» Exercise materials:
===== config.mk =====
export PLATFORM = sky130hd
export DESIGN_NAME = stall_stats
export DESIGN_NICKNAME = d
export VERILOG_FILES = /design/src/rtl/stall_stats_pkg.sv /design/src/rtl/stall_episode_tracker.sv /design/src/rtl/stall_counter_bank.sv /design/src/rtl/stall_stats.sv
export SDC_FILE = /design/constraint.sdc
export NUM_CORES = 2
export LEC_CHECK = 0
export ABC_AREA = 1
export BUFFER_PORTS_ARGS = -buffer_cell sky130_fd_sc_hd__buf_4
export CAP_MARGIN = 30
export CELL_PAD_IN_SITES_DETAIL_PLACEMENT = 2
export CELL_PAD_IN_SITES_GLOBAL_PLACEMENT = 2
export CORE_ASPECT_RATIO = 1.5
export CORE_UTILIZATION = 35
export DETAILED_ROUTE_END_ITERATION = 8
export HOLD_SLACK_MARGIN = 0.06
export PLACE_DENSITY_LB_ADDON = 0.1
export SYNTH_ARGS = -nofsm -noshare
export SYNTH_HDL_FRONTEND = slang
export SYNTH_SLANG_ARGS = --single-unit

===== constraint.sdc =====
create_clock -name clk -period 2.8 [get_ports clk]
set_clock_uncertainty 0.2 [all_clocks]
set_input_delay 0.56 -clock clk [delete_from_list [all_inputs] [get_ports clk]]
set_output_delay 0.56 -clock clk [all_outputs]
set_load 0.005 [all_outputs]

» Aim of the exercise: Output exactly the leading lines of the data, up to and including the line marked by "set_output_delay 0.56 -clock".

» Answer for the task:
===== config.mk =====
export PLATFORM = sky130hd
export DESIGN_NAME = stall_stats
export DESIGN_NICKNAME = d
export VERILOG_FILES = /design/src/rtl/stall_stats_pkg.sv /design/src/rtl/stall_episode_tracker.sv /design/src/rtl/stall_counter_bank.sv /design/src/rtl/stall_stats.sv
export SDC_FILE = /design/constraint.sdc
export NUM_CORES = 2
export LEC_CHECK = 0
export ABC_AREA = 1
export BUFFER_PORTS_ARGS = -buffer_cell sky130_fd_sc_hd__buf_4
export CAP_MARGIN = 30
export CELL_PAD_IN_SITES_DETAIL_PLACEMENT = 2
export CELL_PAD_IN_SITES_GLOBAL_PLACEMENT = 2
export CORE_ASPECT_RATIO = 1.5
export CORE_UTILIZATION = 35
export DETAILED_ROUTE_END_ITERATION = 8
export HOLD_SLACK_MARGIN = 0.06
export PLACE_DENSITY_LB_ADDON = 0.1
export SYNTH_ARGS = -nofsm -noshare
export SYNTH_HDL_FRONTEND = slang
export SYNTH_SLANG_ARGS = --single-unit

===== constraint.sdc =====
create_clock -name clk -period 2.8 [get_ports clk]
set_clock_uncertainty 0.2 [all_clocks]
set_input_delay 0.56 -clock clk [delete_from_list [all_inputs] [get_ports clk]]
set_output_delay 0.56 -clock clk [all_outputs]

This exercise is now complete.